The ECB can find itself in a similar situation of such financial dominance. The ECB is tightening financial conditions and raising short term interest rates but does not want interest rate spreads in the Euro area to widen too much. Over time that could cause problems for the highly indebted countries. For this reason, the ECB introduced a new tool in July, the Transmission Protection Instrument, which allows it to purchase bonds of member states and thus lower the respective interest rate spreads, provided their debt is sustainable. The ECB has two policy objectives, and also two tools to achieve those objectives. This is perfectly sound provided the objectives are not incompatible with one another.

The advanced countries are well positioned to ride out rising interest rates and the impending global economic slowdown or even recession, without going into a broader systemic debt crisis. The one exception, however, may be Italy.

Italy has the second highest public debt in the Euro area after Greece, but in contrast to Greece it has the highest debt interest cost in relation to GDP, near 4% on average. As interest spreads rise, Italy is forced to refinance its maturing debt at a higher interest cost, and in theory at least this can reach a stage where the linkages between economic growth, inflation and interest rates become destabilising. But with a long debt maturity of more than seven years, this threat is not imminent, and more a threat for the medium term and beyond, especially if economic activity stagnates over a prolonged period and interest rates remain higher for longer.

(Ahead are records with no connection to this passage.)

### src/rtl/ss_readback.sv
// ss_readback: recovers the hex word shown on the 8-digit seven-segment
// display by watching the active-low segment/digit lines, debouncing each
// digit, decoding it back to a nibble and handing the assembled word off
// over a valid/ready handshake.
module ss_readback #(
    parameter int unsigned STABLE_CYCLES = 4,
    parameter logic [7:0]  DIGIT_MASK    = 8'hFF
) (
    input  logic        clk,
    input  logic        rst,
    input  logic [6:0]  seg_n,
    input  logic [7:0]  an_n,
    input  logic        out_ready,
    output logic        out_valid,
    output logic [31:0] out_word,
    output logic        out_err,
    output logic        out_amb
);

    typedef enum logic {
        CAPTURE,
        VALID
    } state_t;

    localparam logic [7:0] STABLE = 8'(STABLE_CYCLES);

    logic [6:0]  sSeg_q;
    logic [7:0]  sAn_q;
    logic [7:0]  stableCnt_q, stableCnt_d;
    logic        taken_q, taken_d;
    state_t      state_q, state_d;
    logic [31:0] word_q, word_d;
    logic [7:0]  capMask_q, capMask_d;
    logic [7:0]  errBits_q, errBits_d;
    logic [7:0]  ambBits_q, ambBits_d;

    logic        pinsLegal;
    logic        pinsSame;
    logic        accept;
    logic [6:0]  segOn;
    logic [3:0]  decNibble;
    logic        decErr;
    logic        decAmb;
    logic [2:0]  digitPos;
    logic [7:0]  digitBit;

    // The counter looks at the sample arriving on this edge against the one
    // already held, so it reads 1 on the very edge a new legal sample lands.
    assign pinsLegal = $onehot(~an_n);
    assign pinsSame  = (seg_n == sSeg_q) && (an_n == sAn_q);
    assign accept    = (stableCnt_q == STABLE) && !taken_q;
    assign digitBit  = ~sAn_q;

    // Debounce: count identical legal samples, saturate, and arm the one-shot.
    always_comb begin
        stableCnt_d = stableCnt_q;
        taken_d     = taken_q;
        if (!pinsLegal) begin
            stableCnt_d = 8'd0;
        end else if (pinsSame) begin
            if (stableCnt_q != STABLE) begin
                stableCnt_d = stableCnt_q + 8'd1;
            end
        end else begin
            stableCnt_d = 8'd1;
        end
        if (!pinsSame) begin
            taken_d = 1'b0;
        end else if (accept) begin
            taken_d = 1'b1;
        end
    end

    // Map the lit segments back to a nibble; B and D collide with 8 and 0.
    always_comb begin
        segOn     = ~sSeg_q;
        decNibble = 4'h0;
        decErr    = 1'b0;
        decAmb    = 1'b0;
        case (segOn)
            7'b0111111: begin decNibble = 4'h0; decAmb = 1'b1; end
            7'b0000110: decNibble = 4'h1;
            7'b1011011: decNibble = 4'h2;
            7'b1001111: decNibble = 4'h3;
            7'b1100110: decNibble = 4'h4;
            7'b1101101: decNibble = 4'h5;
            7'b1111101: decNibble = 4'h6;
            7'b0000111: decNibble = 4'h7;
            7'b1111111: begin decNibble = 4'h8; decAmb = 1'b1; end
            7'b1101111: decNibble = 4'h9;
            7'b1110111: decNibble = 4'hA;
            7'b0111001: decNibble = 4'hC;
            7'b1111001: decNibble = 4'hE;
            7'b1110001: decNibble = 4'hF;
            default:    decErr = 1'b1;
        endcase
    end

    // Which nibble slot the held digit enable points at.
    always_comb begin
        digitPos = 3'd0;
        for (int k = 0; k < 8; k++) begin
            if (!sAn_q[k]) begin
                digitPos = 3'(k);
            end
        end
    end

    // Word assembly and the CAPTURE/VALID handshake controller.
    always_comb begin
        state_d   = state_q;
        word_d    = word_q;
        capMask_d = capMask_q;
        errBits_d = errBits_q;
        ambBits_d = ambBits_q;
        case (state_q)
            CAPTURE: begin
                if (accept) begin
                    word_d[{digitPos, 2'b00} +: 4] = decNibble;
                    capMask_d = capMask_q | digitBit;
                    errBits_d = (errBits_q & ~digitBit) | (decErr ? digitBit : 8'h00);
                    ambBits_d = (ambBits_q & ~digitBit) | (decAmb ? digitBit : 8'h00);
                    if ((capMask_d & DIGIT_MASK) == DIGIT_MASK) begin
                        state_d = VALID;
                    end
                end
            end
            VALID: begin
                if (out_ready) begin
                    state_d   = CAPTURE;
                    capMask_d = 8'h00;
                    errBits_d = 8'h00;
                    ambBits_d = 8'h00;
                end
            end
            default: state_d = CAPTURE;
        endcase
    end

    // State registers; reset wins over everything and drops any partial word.
    always_ff @(posedge clk) begin
        if (rst) begin
            sSeg_q      <= 7'h7F;
            sAn_q       <= 8'hFF;
            stableCnt_q <= 8'd0;
            taken_q     <= 1'b0;
            state_q     <= CAPTURE;
            word_q      <= 32'h0;
            capMask_q   <= 8'h00;
            errBits_q   <= 8'h00;
            ambBits_q   <= 8'h00;
        end else begin
            sSeg_q      <= seg_n;
            sAn_q       <= an_n;
            stableCnt_q <= stableCnt_d;
            taken_q     <= taken_d;
            state_q     <= state_d;
            word_q      <= word_d;
            capMask_q   <= capMask_d;
            errBits_q   <= errBits_d;
            ambBits_q   <= ambBits_d;
        end
    end

    assign out_valid = (state_q == VALID);
    assign out_word  = word_q;
    assign out_err   = |(errBits_q & DIGIT_MASK);
    assign out_amb   = |(ambBits_q & DIGIT_MASK);

endmodule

The situation in Cyprus does not pose a similar risk, neither in terms of its public debt nor its private debt. Cyprus’ consolidated public debt is estimated at 90% of GDP in 2022 and 84% of GDP in 2023. Interest costs on the debt are relatively low at about 1.5% of GDP. Debt maturity is also long, near eight years. Consequently, the interest cost on the debt will be rising slowly if the current situation of high inflation and higher interest rates persists, and it will take a long time before it threatens debt sustainability.

Similarly in the banking sector, private debt does not pose an alarming threat at the moment for a number of good reasons. Private indebtedness has fallen steeply since the banking crisis and interest costs are considerably lower for companies in absolute and relative terms. Companies have a much better funding structure of equity-to-debt today, than in the past. Barring a deep recession, which is not anticipated, the risk of rising rates creating unmanageable loan problems for banks is limited. At the same time banks are in a significantly better position to manage such problems should they occur.

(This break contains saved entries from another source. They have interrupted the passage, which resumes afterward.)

File: config.mk
export PLATFORM = sky130hd
export DESIGN_NAME = noise_injector
export DESIGN_NICKNAME = d
export VERILOG_FILES = /design/src/rtl/noise_pkg.sv /design/src/rtl/noise_lfsr.sv /design/src/rtl/noise_injector.sv
export SDC_FILE = /design/constraint.sdc
export NUM_CORES = 1
export LEC_CHECK = 0
export ABC_AREA = 1
export BUFFER_PORTS_ARGS = -buffer_cell sky130_fd_sc_hd__buf_2
export CORE_AREA = 2 2 155 157
export DETAILED_ROUTE_END_ITERATION = 10
export DIE_AREA = 0 0 157 159
export PLACE_DENSITY = 0.77
export RECOVER_POWER = 100
export SETUP_SLACK_MARGIN = 0.05
export SYNTH_ARGS = -nofsm -noshare
export SYNTH_HDL_FRONTEND = slang
export SYNTH_HIERARCHICAL = 1
export SYNTH_SLANG_ARGS = --single-unit
File: constraint.sdc
create_clock -name clk -period 2.4 [get_ports clk]
set_input_delay 0.12 -clock clk [delete_from_list [all_inputs] [get_ports clk]]
set_output_delay 0.12 -clock clk [all_outputs]
set_load 0.02 [all_outputs]
File: src/rtl/noise_pkg.sv
// Shared types, constants and helpers for the audio noise injector.
package noise_pkg;

  // Run-time noise source select; the fourth encoding behaves like NOISE_OFF.
  typedef enum logic [1:0] {
    NOISE_OFF  = 2'b00,
    NOISE_SAW  = 2'b01,
    NOISE_LFSR = 2'b10
  } noise_mode_e;

  localparam logic [15:0] DEFAULT_SEED = 16'hACE1;

  // Fibonacci feedback taps (bit indices) for x^16 + x^14 + x^13 + x^11 + 1.
  localparam int TAP_0 = 15;
  localparam int TAP_1 = 13;
  localparam int TAP_2 = 12;
  localparam int TAP_3 = 10;

  // Working width of the saturating adder; callers sign-extend into it.
  localparam int SAT_W = 64;

  function automatic logic [15:0] rotl16(input logic [15:0] v, input int n);
    int k;
    k = n % 16;
    return (v << k) | (v >> (16 - k));
  endfunction

  // Signed add of two sign-extended operands, clamped to a w-bit two's
  // complement range. w must stay well below SAT_W so the raw sum cannot wrap.
  function automatic logic [SAT_W-1:0] sat_add(input logic [SAT_W-1:0] a,
                                               input logic [SAT_W-1:0] b,
                                               input int w);
    logic signed [SAT_W-1:0] s, hi, lo;
    s  = signed'(a) + signed'(b);
    hi = (64'sd1 <<< (w - 1)) - 64'sd1;
    lo = -(64'sd1 <<< (w - 1));
    if (s > hi)      return hi;
    else if (s < lo) return lo;
    else             return s;
  endfunction

endpackage
### src/rtl/uart_mmio_if.sv
// Bus bundle between memory-control decode, the UART controller and the UART.
// master: CPU/UART side that drives requests and line events.
// slave:  the controller.
interface uart_mmio_if #(
  parameter int DATA_WIDTH = 32
);
  logic                  sel;
  logic [1:0]            addr;
  logic [DATA_WIDTH-1:0] wdata;
  logic                  we;
  logic                  re;
  logic [DATA_WIDTH-1:0] rdata;
  logic                  tx_start;
  logic [7:0]            tx_data;
  logic                  tx_done;
  logic [7:0]            rx_data;
  logic                  rx_data_ready;
  logic                  clear_rx;

  modport master (
    output sel, addr, wdata, we, re, tx_done, rx_data, rx_data_ready,
    input  rdata, tx_start, tx_data, clear_rx
  );

  modport slave (
    input  sel, addr, wdata, we, re, tx_done, rx_data, rx_data_ready,
    output rdata, tx_start, tx_data, clear_rx
  );
endinterface

### src/rtl/uart_mmio_controller.sv
// Memory-mapped UART controller: TX/RX byte FIFOs, status register, and two
// small FSMs that pace tx_start per byte and acknowledge received bytes.
//
// TX FSM
//   state    | meaning
//   TX_IDLE  | waiting for a byte in the TX FIFO
//   TX_START | one-cycle tx_start pulse, tx_data already latched
//   TX_WAIT  | UART shifting the byte out, waiting for tx_done
//
// RX FSM
//   state    | meaning
//   RX_IDLE  | waiting for rx_data_ready; captures the byte on detection
//   RX_ACK   | clear_rx held until the UART drops rx_data_ready
module uart_mmio_controller #(
  parameter int DATA_WIDTH = 32,
  parameter int FIFO_DEPTH = 8,
  parameter int CNT_W      = $clog2(FIFO_DEPTH) + 1
) (
  input logic       clk,
  input logic       reset,
  uart_mmio_if.slave bus
);

  localparam int PTR_W = $clog2(FIFO_DEPTH);
  localparam logic [CNT_W-1:0] FULL_CNT = CNT_W'(FIFO_DEPTH);

  typedef enum logic [1:0] {TX_IDLE, TX_START, TX_WAIT} tx_state_t;
  typedef enum logic       {RX_IDLE, RX_ACK} rx_state_t;

  tx_state_t tx_state, tx_state_n;
  rx_state_t rx_state, rx_state_n;

  logic [7:0]       tx_mem [FIFO_DEPTH];
  logic [PTR_W-1:0] tx_wptr, tx_rptr;
  logic [CNT_W-1:0] tx_count;
  logic [7:0]       rx_mem [FIFO_DEPTH];
  logic [PTR_W-1:0] rx_wptr, rx_rptr;
  logic [CNT_W-1:0] rx_count;
  logic [7:0]       tx_data_q;
  logic             tx_overflow, rx_overrun;

  logic tx_empty, tx_full, rx_empty, rx_full;
  logic tx_push_req, tx_push, tx_pop;
  logic rx_push_req, rx_push, rx_pop;
  logic stat_wr;
  logic [DATA_WIDTH-1:0] status;

  assign tx_empty = (tx_count == '0);
  assign tx_full  = (tx_count == FULL_CNT);
  assign rx_empty = (rx_count == '0);
  assign rx_full  = (rx_count == FULL_CNT);

  // A full FIFO still accepts a push when the same edge frees a slot.
  assign tx_push_req = bus.sel && bus.we && (bus.addr == 2'd0);
  assign stat_wr     = bus.sel && bus.we && (bus.addr == 2'd2);
  assign tx_pop      = (tx_state == TX_IDLE) && !tx_empty;
  assign tx_push     = tx_push_req && (!tx_full || tx_pop);
  assign rx_pop      = bus.sel && bus.re && (bus.addr == 2'd1) && !rx_empty;
  assign rx_push_req = (rx_state == RX_IDLE) && bus.rx_data_ready;
  assign rx_push     = rx_push_req && (!rx_full || rx_pop);

  // TX FIFO storage, pointers and occupancy.
  always_ff @(posedge clk) begin
    if (reset) begin
      tx_wptr  <= '0;
      tx_rptr  <= '0;
      tx_count <= '0;
    end else begin
      if (tx_push) begin
        tx_mem[tx_wptr] <= bus.wdata[7:0];
        tx_wptr         <= tx_wptr + PTR_W'(1);
      end
      if (tx_pop) tx_rptr <= tx_rptr + PTR_W'(1);
      tx_count <= tx_count + CNT_W'(tx_push) - CNT_W'(tx_pop);
    end
  end

  // RX FIFO storage, pointers and occupancy.
  always_ff @(posedge clk) begin
    if (reset) begin
      rx_wptr  <= '0;
      rx_rptr  <= '0;
      rx_count <= '0;
    end else begin
      if (rx_push) begin
        rx_mem[rx_wptr] <= bus.rx_data;
        rx_wptr         <= rx_wptr + PTR_W'(1);
      end
      if (rx_pop) rx_rptr <= rx_rptr + PTR_W'(1);
      rx_count <= rx_count + CNT_W'(rx_push) - CNT_W'(rx_pop);
    end
  end

  // Sticky error flags; a new error wins over a same-cycle W1C.
  always_ff @(posedge clk) begin
    if (reset) begin
      tx_overflow <= 1'b0;
      rx_overrun  <= 1'b0;
    end else begin
      tx_overflow <= (tx_overflow && !(stat_wr && bus.wdata[4])) || (tx_push_req && !tx_push);
      rx_overrun  <= (rx_overrun  && !(stat_wr && bus.wdata[5])) || (rx_push_req && !rx_push);
    end
  end

  // Byte latch for the UART; only changes when a new byte leaves the FIFO.
  always_ff @(posedge clk) begin
    if (reset)       tx_data_q <= 8'h00;
    else if (tx_pop) tx_data_q <= tx_mem[tx_rptr];
  end

  // FSM state registers.
  always_ff @(posedge clk) begin
    if (reset) begin
      tx_state <= TX_IDLE;
      rx_state <= RX_IDLE;
    end else begin
      tx_state <= tx_state_n;
      rx_state <= rx_state_n;
    end
  end

  // TX next state; tx_done outside TX_WAIT is ignored.
  always_comb begin
    tx_state_n = tx_state;
    case (tx_state)
      TX_IDLE:  if (!tx_empty) tx_state_n = TX_START;
      TX_START: tx_state_n = TX_WAIT;
      TX_WAIT:  if (bus.tx_done) tx_state_n = TX_IDLE;
      default:  tx_state_n = TX_IDLE;
    endcase
  end

  // RX next state; one capture per rx_data_ready assertion.
  always_comb begin
    rx_state_n = rx_state;
    case (rx_state)
      RX_IDLE: if (bus.rx_data_ready) rx_state_n = RX_ACK;
      RX_ACK:  if (!bus.rx_data_ready) rx_state_n = RX_IDLE;
      default: rx_state_n = RX_IDLE;
    endcase
  end

  assign bus.tx_start = (tx_state == TX_START);
  assign bus.tx_data  = tx_data_q;
  assign bus.clear_rx = (rx_state == RX_ACK) && bus.rx_data_ready;

  // Status word assembly.
  always_comb begin
    status               = '0;
    status[0]            = tx_full;
    status[1]            = tx_empty;
    status[2]            = !rx_empty;
    status[3]            = rx_full;
    status[4]            = tx_overflow;
    status[5]            = rx_overrun;
    status[6]            = (tx_state != TX_IDLE);
    status[8 +: CNT_W]   = tx_count;
    status[16 +: CNT_W]  = rx_count;
  end

  // Combinational read mux.
  always_comb begin
    bus.rdata = '0;
    case (bus.addr)
      2'd1:    if (!rx_empty) bus.rdata = {{(DATA_WIDTH-8){1'b0}}, rx_mem[rx_rptr]};
      2'd2:    bus.rdata = status;
      default: bus.rdata = '0;
    endcase
  end

endmodule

Total private debt as at the end of September, measured as loans to residents excluding the government, was €22.8 billion of which €2.8 billion were non-performing exposures against which provisions amounted to €1.5 billion. Thus, net private debt is €21.3 billion or about 80% of GDP, compared with 270% of GDP in 2012. Against this balance sheet, the banking sector is very well capitalised.

The global economy is going through a difficult phase. Inflation is more persistent and monetary policy will remain tight for a relatively long period of time. This entails the risk of a global recession and the risk of financial distress, particularly in the emerging and developing countries. Most advanced countries including Cyprus, are in a much better position to weather the storm.

*Ioannis Tirkides is Economics Research Manager at Bank of Cyprus and President of the Cyprus Economic Society. Views expressed are personal.